Speaking at the Pensions and Benefits UK confrence (PBUK), Chilman said while he recognised the value of an EAP to support employees with stress and poor mental health in the workplace, he explained it was important to offer a range of alternatives.
"Of course we all have things like employee assistance programmes in place which are not a motivational tool, they're really a company's get out of jail free card, it's all about protecting the risk of the company," he said.
"We offer a range of things as an alternative, a lot of things around stress could be bullying in the workplace or managers so we have whistleblower lines and various other things. We're actually going through a cultural transformational change at the moment, to try and look at the softer side of things, because most of the things I'm responsible for are the quite hard, the financial and tangible benefits."
Chilman added that it was important for organisations to understand the reason why they were offering such benefits: "It's the sort of thing that we want to offer, but if you're going to buy it you've got to think about what you're going to get out of it because it's not really an area where I would expect to see 20% usage, I want the right people to go at the right time."
He also pointed towards the heightened responsibility employers are currently facing in respect of an ageing workforce, highlighting flexibility around healthcare and management as key to supporting these employees.

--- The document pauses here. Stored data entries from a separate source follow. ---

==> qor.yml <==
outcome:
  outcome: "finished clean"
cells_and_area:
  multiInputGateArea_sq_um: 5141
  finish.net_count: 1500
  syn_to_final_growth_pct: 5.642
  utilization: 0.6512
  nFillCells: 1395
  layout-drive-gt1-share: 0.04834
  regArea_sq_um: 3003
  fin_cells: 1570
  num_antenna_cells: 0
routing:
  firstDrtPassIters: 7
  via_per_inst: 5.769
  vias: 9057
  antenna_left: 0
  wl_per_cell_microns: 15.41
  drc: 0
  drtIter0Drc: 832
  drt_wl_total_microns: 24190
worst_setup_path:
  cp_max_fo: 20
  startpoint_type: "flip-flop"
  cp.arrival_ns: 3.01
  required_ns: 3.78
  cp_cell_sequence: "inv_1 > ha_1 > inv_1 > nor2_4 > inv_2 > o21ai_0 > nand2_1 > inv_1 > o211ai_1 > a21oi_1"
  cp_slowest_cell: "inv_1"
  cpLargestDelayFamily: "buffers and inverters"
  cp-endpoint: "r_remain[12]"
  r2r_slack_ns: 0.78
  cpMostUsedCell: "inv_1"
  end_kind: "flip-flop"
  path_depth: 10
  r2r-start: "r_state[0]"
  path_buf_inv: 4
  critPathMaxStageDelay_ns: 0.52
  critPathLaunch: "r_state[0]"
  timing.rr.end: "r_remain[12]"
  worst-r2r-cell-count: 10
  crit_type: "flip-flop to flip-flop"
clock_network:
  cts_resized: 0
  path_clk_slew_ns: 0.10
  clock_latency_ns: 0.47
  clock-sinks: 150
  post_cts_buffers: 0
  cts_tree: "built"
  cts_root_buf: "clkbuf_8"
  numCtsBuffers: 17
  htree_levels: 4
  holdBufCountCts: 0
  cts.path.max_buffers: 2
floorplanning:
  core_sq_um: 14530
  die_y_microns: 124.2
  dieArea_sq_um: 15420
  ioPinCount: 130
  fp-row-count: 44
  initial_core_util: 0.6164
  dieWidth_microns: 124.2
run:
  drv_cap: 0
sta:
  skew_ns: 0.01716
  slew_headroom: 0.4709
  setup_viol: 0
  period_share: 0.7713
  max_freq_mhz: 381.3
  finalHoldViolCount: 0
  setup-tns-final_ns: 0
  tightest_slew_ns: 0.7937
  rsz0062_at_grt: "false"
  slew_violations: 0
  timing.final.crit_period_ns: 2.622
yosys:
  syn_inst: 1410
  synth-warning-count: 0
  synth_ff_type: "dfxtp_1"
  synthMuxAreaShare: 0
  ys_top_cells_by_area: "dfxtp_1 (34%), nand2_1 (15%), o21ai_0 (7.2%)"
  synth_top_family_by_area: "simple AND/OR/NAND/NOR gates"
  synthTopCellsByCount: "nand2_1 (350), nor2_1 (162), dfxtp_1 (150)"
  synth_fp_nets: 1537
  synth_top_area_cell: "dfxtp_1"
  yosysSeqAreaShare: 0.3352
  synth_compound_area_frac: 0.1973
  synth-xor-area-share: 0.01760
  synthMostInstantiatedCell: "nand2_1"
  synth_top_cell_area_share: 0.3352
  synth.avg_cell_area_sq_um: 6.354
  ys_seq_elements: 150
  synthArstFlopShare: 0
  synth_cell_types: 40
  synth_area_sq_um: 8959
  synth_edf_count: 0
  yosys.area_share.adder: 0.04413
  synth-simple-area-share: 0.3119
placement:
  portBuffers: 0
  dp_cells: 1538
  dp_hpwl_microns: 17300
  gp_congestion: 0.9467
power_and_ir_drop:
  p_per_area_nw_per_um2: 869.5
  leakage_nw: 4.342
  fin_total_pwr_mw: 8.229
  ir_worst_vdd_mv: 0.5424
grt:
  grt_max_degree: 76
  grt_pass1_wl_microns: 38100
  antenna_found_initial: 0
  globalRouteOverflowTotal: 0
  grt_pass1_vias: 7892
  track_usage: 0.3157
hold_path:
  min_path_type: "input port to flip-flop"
--- src/rtl/ul_seq.sv ---
// Registered WIDTH-bit logic/arithmetic unit with serial shift/rotate.
// Logic and arithmetic ops finish in one cycle; shift/rotate step one bit per clock.
module ul_seq #(
    parameter int unsigned WIDTH = 4
) (
    input  logic             clk,
    input  logic             reset,
    input  logic             start,
    input  logic [WIDTH-1:0] A,
    input  logic [WIDTH-1:0] B,
    input  logic [2:0]       S,
    output logic [WIDTH-1:0] Out,
    output logic             zero,
    output logic             cout,
    output logic             busy,
    output logic             done
);
    localparam int unsigned CW = $clog2(WIDTH);

    localparam logic [1:0] StIdle = 2'd0;
    localparam logic [1:0] StExec = 2'd1;
    localparam logic [1:0] StDone = 2'd2;

    logic [1:0]       state_q, state_d;
    logic [WIDTH-1:0] work_q, work_d;
    logic [CW-1:0]    cnt_q, cnt_d;
    logic             rot_q, rot_d;
    logic [WIDTH-1:0] out_q, out_d;
    logic             zero_q, zero_d;
    logic             cout_q, cout_d;

    logic [CW-1:0]    n;
    logic [WIDTH:0]   sum, diff;
    logic [WIDTH-1:0] one_res, step;
    logic             one_c;

    assign n    = B[CW-1:0];
    assign sum  = {1'b0, A} + {1'b0, B};
    // Zero-extended subtraction: the top bit is the unsigned borrow (A < B).
    assign diff = {1'b0, A} - {1'b0, B};
    assign step = rot_q ? {work_q[0], work_q[WIDTH-1:1]} : {work_q[WIDTH-2:0], 1'b0};

    always_comb begin
        one_res = '0;
        one_c   = 1'b0;
        case (S)
            3'b000:  one_res = A & B;
            3'b001:  one_res = A | B;
            3'b010:  one_res = A ^ B;
            3'b011:  one_res = ~A;
            3'b100: begin
                one_res = sum[WIDTH-1:0];
                one_c   = sum[WIDTH];
            end
            3'b101: begin
                one_res = diff[WIDTH-1:0];
                one_c   = diff[WIDTH];
            end
            default: one_res = A;  // shift/rotate by zero
        endcase
    end

    always_comb begin
        state_d = state_q;
        work_d  = work_q;
        cnt_d   = cnt_q;
        rot_d   = rot_q;
        out_d   = out_q;
        zero_d  = zero_q;
        cout_d  = cout_q;
        case (state_q)
            StIdle: begin
                if (start) begin
                    if (S[2:1] == 2'b11 && n != '0) begin
                        state_d = StExec;
                        work_d  = A;
                        cnt_d   = n;
                        rot_d   = S[0];
                    end else begin
                        state_d = StDone;
                        out_d   = one_res;
                        zero_d  = (one_res == '0);
                        cout_d  = one_c;
                    end
                end
            end
            StExec: begin
                work_d = step;
                cnt_d  = cnt_q - 1'b1;
                if (cnt_q == CW'(1)) begin
                    state_d = StDone;
                    out_d   = step;
                    zero_d  = (step == '0);
                    cout_d  = rot_q ? 1'b0 : work_q[WIDTH-1];
                end
            end
            StDone:  state_d = StIdle;
            default: state_d = StIdle;
        endcase
    end

    always_ff @(posedge clk or posedge reset) begin
        if (reset) begin
            state_q <= StIdle;
            work_q  <= '0;
            cnt_q   <= '0;
            rot_q   <= 1'b0;
            out_q   <= '0;
            zero_q  <= 1'b0;
            cout_q  <= 1'b0;
        end else begin
            state_q <= state_d;
            work_q  <= work_d;
            cnt_q   <= cnt_d;
            rot_q   <= rot_d;
            out_q   <= out_d;
            zero_q  <= zero_d;
            cout_q  <= cout_d;
        end
    end

    assign Out  = out_q;
    assign zero = zero_q;
    assign cout = cout_q;
    assign busy = (state_q != StIdle);
    assign done = (state_q == StDone);
endmodule
--- config.mk ---
export PLATFORM = sky130hd
export DESIGN_NAME = emisor_teclado
export DESIGN_NICKNAME = d
export VERILOG_FILES = /design/src/rtl/emisor_teclado.sv
export SDC_FILE = /design/constraint.sdc
export NUM_CORES = 1
export LEC_CHECK = 0
export ABC_AREA = 1
export BUFFER_PORTS_ARGS = -buffer_cell sky130_fd_sc_hd__buf_2
export CORE_MARGIN = 3
export CORE_UTILIZATION = 55
export CTS_CLUSTER_DIAMETER = 100
export DETAILED_ROUTE_END_ITERATION = 10
export PLACE_DENSITY_LB_ADDON = 0.1
export SYNTH_ARGS = -nofsm -noshare
export SYNTH_HDL_FRONTEND = slang
export SYNTH_SLANG_ARGS = --single-unit
--- constraint.sdc ---
create_clock -name clock -period 4.5 [get_ports clock]
set_clock_uncertainty 0.1 [all_clocks]
set_input_delay 0.9 -clock clock [delete_from_list [all_inputs] [get_ports clock]]
set_output_delay 0.9 -clock clock [all_outputs]
set_load 0.03 [all_outputs]
### src/rtl/pe_module.sv
// Systolic-array multiply-accumulate PE: out += a*b each cycle, operands forwarded east/south.
// Define PE_SAT_EN for a saturating, sticky accumulator; the default build wraps modulo 2^ACC_W.
module pe_module #(
  parameter int DATA_W = 8,
  parameter int ACC_W  = 8
) (
  input  logic              clk,
  input  logic              rst,
  input  logic [DATA_W-1:0] a,
  input  logic [DATA_W-1:0] b,
  output logic [ACC_W-1:0]  out,
  output logic [DATA_W-1:0] out_a,
  output logic [DATA_W-1:0] out_b
);

  localparam int PROD_W = 2 * DATA_W;
  // One guard bit above the wider of accumulator and product, so the true sum never overflows.
  localparam int SUM_W  = ((ACC_W > PROD_W) ? ACC_W : PROD_W) + 1;

  logic [ACC_W-1:0]  out_q, out_d;
  logic [DATA_W-1:0] out_a_q, out_a_d;
  logic [DATA_W-1:0] out_b_q, out_b_d;
  logic [PROD_W-1:0] prod;
  logic [SUM_W-1:0]  sum;

`ifdef PE_SAT_EN
  logic sat_q, sat_d;

  always_comb begin
    prod    = {{DATA_W{1'b0}}, a} * {{DATA_W{1'b0}}, b};
    sum     = SUM_W'(out_q) + SUM_W'(prod);
    out_a_d = a;
    out_b_d = b;
    sat_d   = sat_q;
    out_d   = sum[ACC_W-1:0];
    if (sat_q || (sum > SUM_W'({ACC_W{1'b1}}))) begin
      sat_d = 1'b1;
      out_d = '1;
    end
  end

  always_ff @(posedge clk) begin
    if (rst) begin
      sat_q <= 1'b0;
    end else begin
      sat_q <= sat_d;
    end
  end
`else
  logic unused_sum_hi;

  always_comb begin
    prod    = {{DATA_W{1'b0}}, a} * {{DATA_W{1'b0}}, b};
    sum     = SUM_W'(out_q) + SUM_W'(prod);
    out_a_d = a;
    out_b_d = b;
    out_d   = sum[ACC_W-1:0];
  end

  // Bits above ACC_W are dropped by the modulo reduction.
  assign unused_sum_hi = ^sum[SUM_W-1:ACC_W];
`endif

  always_ff @(posedge clk) begin
    if (rst) begin
      out_q   <= '0;
      out_a_q <= '0;
      out_b_q <= '0;
    end else begin
      out_q   <= out_d;
      out_a_q <= out_a_d;
      out_b_q <= out_b_d;
    end
  end

  assign out   = out_q;
  assign out_a = out_a_q;
  assign out_b = out_b_q;

endmodule

### config.mk
export PLATFORM = sky130hd
export DESIGN_NAME = pe_module
export DESIGN_NICKNAME = d
export VERILOG_FILES = /design/src/rtl/pe_module.sv
export SDC_FILE = /design/constraint.sdc
export NUM_CORES = 1
export LEC_CHECK = 0
export CAP_MARGIN = 30
export CORE_UTILIZATION = 40
export DETAILED_ROUTE_END_ITERATION = 8
export DONT_BUFFER_PORTS = 1
export GPL_TIMING_DRIVEN = 0
export PLACE_DENSITY = 0.54
export SYNTH_ARGS = -nofsm -noshare
export SYNTH_HDL_FRONTEND = slang
export SYNTH_SLANG_ARGS = --single-unit
### constraint.sdc
create_clock -name clk -period 7.45 [get_ports clk]
set_input_delay 1.8625 -clock clk [delete_from_list [all_inputs] [get_ports clk]]
set_output_delay 1.8625 -clock clk [all_outputs]
set_load 0.1 [all_outputs]
### Yosys cells after proc, flatten, opt, wreduce, memory -nomap -nowiden

Cells that the tools add are included.
W data, S select, Z words.

* multiply operators: 1
* add/sub/neg operators: 1

Operator list (count)
* $add A8 B8 Y8: 1
* $mul A8 B8 Y8: 1

* register bits after elaboration: 24
* logic and storage cells: 5
* output and inout bits: 24

### Depth between registers and ports, before layout

* depth after elaboration: 2
* mapped depth: 15

### Worst setup path after synthesis

Ideal clock, no wire load.

* path type: input to register
* from: in a[5]
* to: reg out_q[7], in the netlist out[7]
* cell stages on the path: 13
* library setup time: 0.129 ns
* data arrival time: 4.848 ns
* data required time: 7.321 ns
* slack: 2.474 ns
* buffers on the path: 0
* cells stage by stage: nand2_1 fa_1 inv_1 fa_1 inv_1 fa_1 fa_1 inv_1 ha_1 a21oi_1 xnor2_2 xnor2_1 nor2_1

* longest elaborated chain between the ends: 2

RTL lines
* start, declared: line 9 `input logic [DATA_W-1:0] a,`
* $mul A8 B8 Y8: line 53 `prod = {{DATA_W{1'b0}}, a} * {{DATA_W{1'b0}}, b};`
* $add A8 B8 Y8: line 54 `sum = SUM_W'(out_q) + SUM_W'(prod);`
* end signal, assigned: line 70 `out_q <= out_d;`
* end, declared: line 20 `logic [ACC_W-1:0] out_q, out_d;`

No other way between the ends.
A chain may end at the register's enable or synchronous reset.

### Final worst setup path

Ends and elaborated chain as after synthesis.

==> flow_metrics.py <==
metrics = {
    "global_route": {
        "first_global_vias": 1057,
        "grt_pass1_wl_um": 5080,
        "grt_antenna_before_repair": 0,
        "global_route.usage.total_pct": 15.5,
        "globalRouteOverflowTotal": 0,
        "maximum_number_of_pins_on_one_net_before_global_route_repair": 15,
    },
    "worst_setup_path": {
        "cp-start-kind": "primary input",
        "crit_path_max_incr_delay_ps": 540,
        "critical_path.endpoint_type": "flop",
        "worst_path_max_delay_cell": "sky130_fd_sc_hd__fa_1",
        "timing.critical_path.arrival_ps": 5020,
        "critical_path.max_fanout": 4,
        "cp_cell_sequence": "nand2_1 -> fa_1 -> inv_1 -> fa_1 -> inv_1 -> fa_1 -> fa_1 -> inv_1 -> ha_1 -> a21oi_1 -> xnor2_2 -> xnor2_1 -> nor2_1",
        "cp_common_cell": "sky130_fd_sc_hd__fa_1",
        "path_class": "in2reg",
        "worst_ep_required_time_ps": 7580,
    },
    "timing": {
        "layout_min_cycle_time_ps": 4890,
        "drv_slew": 0,
        "holdWs_ps": 1250,
        "setup_ws_ps": 2560,
        "final-setup-viol-count": 0,
        "fin_setup_tns_ps": 0,
        "finalCritPeriodShare_pct": 65.6,
        "grt_setup_unrepaired": "no",
        "clock-skew-final_ps": 2.53,
        "worst-slew-pin-transition_ps": 1010,
        "slew-limit-headroom_pct": 32.2,
        "finalHoldViolations": 0,
        "fmax_mhz": 204,
    },
    "layout": {
        "final_area_sq_um": 1830,
        "finalNetCount": 235,
        "fill_cells": 409,
        "layout.core_utilization_pct": 45.5,
        "layout.cells.non_filler": 231,
        "area_delta_synth_final_pct": 8.12,
        "post_route_cells_drive_above_1_share_pct": 5.52,
        "insertedDiodeCount": 0,
    },
    "placement": {
        "post_dp_cell_area_sq_um": 1760,
        "place.detailed.instances": 226,
        "place.port_buffers": 0,
        "weighted_congestion_reported_at_the_end_of_routability_driven_placement": 0.737,
        "dp.final_hpwl_um": 2520,
        "post-place-ws_ps": 2280,
    },
    "floorplan": {
        "die_area_sq_um": 4500,
        "design.core.area_sq_um": 4030,
        "initial_core_util_pct": 42.0,
        "die_w_um": 67.1,
        "floorplan.die.height_um": 67.1,
        "rows": 23,
        "num_io_pins": 42,
    },
    "synth": {
        "post_synthesis_adder_cell_area_fraction_pct": 33.8,
        "yosys_register_bits": 24,
        "synth_compound_gate_area_share_pct": 1.48,
        "avgSynthCellArea_sq_um": 9.63,
        "dominant_combinational_cell_family_by_area_after_synthesis": "adder cells",
        "ys_warns": 0,
        "synth-simple-area-share_pct": 18.8,
        "synth_cell_type_count": 17,
        "post_syn_instances": 176,
        "yosys-mux-area-fraction_pct": 0,
        "sequential_cell_area_fraction_in_the_yosys_report_pct": 28.4,
        "synthXorXnorAreaFrac_pct": 9.75,
        "syn_nets": 229,
        "syn_area_sq_um": 1690,
    },
    "clocking": {
        "cts_max_path_buffers": 2,
        "htreeDepth": 1,
        "cts-resized-gates": 0,
        "cts_tree": "built",
        "clk_transition_reported_paths_ps": 90,
        "numClockSinks": 24,
        "insertion_delay_ps": 260,
        "post-cts-setup-buffers": 0,
        "clk_tree_root_cell": "sky130_fd_sc_hd__clkbuf_8",
        "numCtsBuffers": 3,
        "number_of_buffers_added_to_fix_hold_violations_after_cts": 0,
    },
    "flow_run": {
        "drv.max_cap_violation_count": 0,
    },
    "power_and_ir_drop": {
        "peakVddDrop_mv": 0.170,
        "cellPowerDensity_nw_per_um2": 402,
        "report.power.total_mw": 0.737,
        "static_leakage_nw": 0.884,
    },
    "drt": {
        "firstDrtPassIters": 6,
        "detailroute.via_count": 1041,
        "route.final.wire_length_um": 3080,
        "post_drt_via_cell_ratio": 4.51,
        "starting_drc_count_in_detailed_routing": 36,
        "drc": 0,
        "antenna_left": 0,
        "wl_per_cell_um": 13.3,
    },
    "status": {
        "run_status": "finished clean",
    },
    "hold_path": {
        "min_delay_worst_type": "reg2reg",
    },
}
-- cell usage in the layout, fill, tap and decap left out --
master and n:
sky130_fd_sc_hd__and2_2 3, sky130_fd_sc_hd__xnor2_2 1, sky130_fd_sc_hd__nor2b_2 1, sky130_fd_sc_hd__dfxtp_1 24
sky130_fd_sc_hd__and2_1 11, sky130_fd_sc_hd__a21o_1 2, sky130_fd_sc_hd__xnor2_1 13, sky130_fd_sc_hd__clkbuf_8 3
sky130_fd_sc_hd__ha_1 17, sky130_fd_sc_hd__nand2_1 21, sky130_fd_sc_hd__nor2b_1 19, sky130_fd_sc_hd__clkbuf_1 3
sky130_fd_sc_hd__fa_1 18, sky130_fd_sc_hd__xor2_1 4, sky130_fd_sc_hd__nand2_2 1, sky130_fd_sc_hd__nor2_1 4
sky130_fd_sc_hd__a21oi_1 2, sky130_fd_sc_hd__inv_1 33, sky130_fd_sc_hd__bufinv_16 1
-- cell usage after synthesis, drive strengths merged --
| cell | n | area, sq um |
|---|---|---|
| clkbuf | 2 | 7.51 |
| dfxtp | 24 | 480 |
| xnor2 | 14 | 130 |
| a21o | 2 | 15.0 |
| nor2 | 4 | 15.0 |
| inv | 33 | 124 |
| and2 | 14 | 91.3 |
| nor2b | 20 | 128 |
| nand2 | 22 | 85.1 |
| ha | 17 | 213 |
| a21oi | 2 | 10.0 |
| fa | 18 | 360 |
| xor2 | 4 | 35.0 |
-- registers in the layout, indices dropped and copies added (netlist names) --
name and count:
out 8, out_a 8, out_b 8
-- cell type report --
class	instances	area, sq um	area share (%)
Multi-Input combinational cell	117	1080	59.1
Sequential cell	24	480	26.2
Inverter	33	124	6.76
Tap cell	50	62.6	3.42
Clock buffer	3	41.3	2.25
Clock inverter	1	30.0	1.64
Buffer	2	7.51	0.410
Timing Repair Buffer	1	3.75	0.205
-- routing by layer --
layer | vias to the layer above | GRT usage [%] | share of wire (%)
li1 | 523 | - | -
met1 | 491 | 20.4 | 48
met2 | 25 | 24.9 | 46
met3 | 2 | 3.42 | 5.2
met4 | 0 | 4.79 | 0.81
met5 | - | 0 | 0
-- final timing paths --
kind	startpoint	to	slack, ps	cells past startpoint
max	a[5]	out[7]	2560	13
min	out[0]	out[0]	1250	2
max reg2reg	out[6]	out[7]	2960	13
min reg2reg	out[0]	out[0]	1250	2
-- critical path: cells and delay by family --
family                     cells  cell delay [ps]
AOI/OAI and AO/OA              1              280
xor gates and xnor gates       2              290
adders and majority gates      5             2340
buffers and inverters          3              150
and+or+nand+nor                2              110
-- where the power goes --
| part | internal [mW] | leakage, nW | switching, mW |
|---|---|---|---|
| combinational | 0.160 | 0.648 | 0.168 |
| clock | 0.0718 | 0.0357 | 0.0412 |
| sequential | 0.149 | 0.200 | 0.147 |
-- logic make-up after synthesis --
logic type / count (synthesis)
and+or+nand+nor: 60
adders and majority gates: 35
DFF: 24
AOI/OAI and AO/OA: 4
buffers and inverters: 35
xor gates and xnor gates: 18
Power figures use the tool's default switching activity.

"We've got to recognise with the older workforce that you're going to have grandparents working that have childcare responsibilities for their grandchildren and parents with children and are going to need flexibility because they have ageing parents that suffer from dementia and other various illnesses you get through old age.
"I think the flexibility that is required through healthcare and around management is increasingly difficult and it's very hard in my role. Unfortunately you need the bus driver to turn up at the right time at the depot to take the bus out. So flexibility is a lot harder in our industry than it is in some, but I think it's absolutely important and vital," he concluded.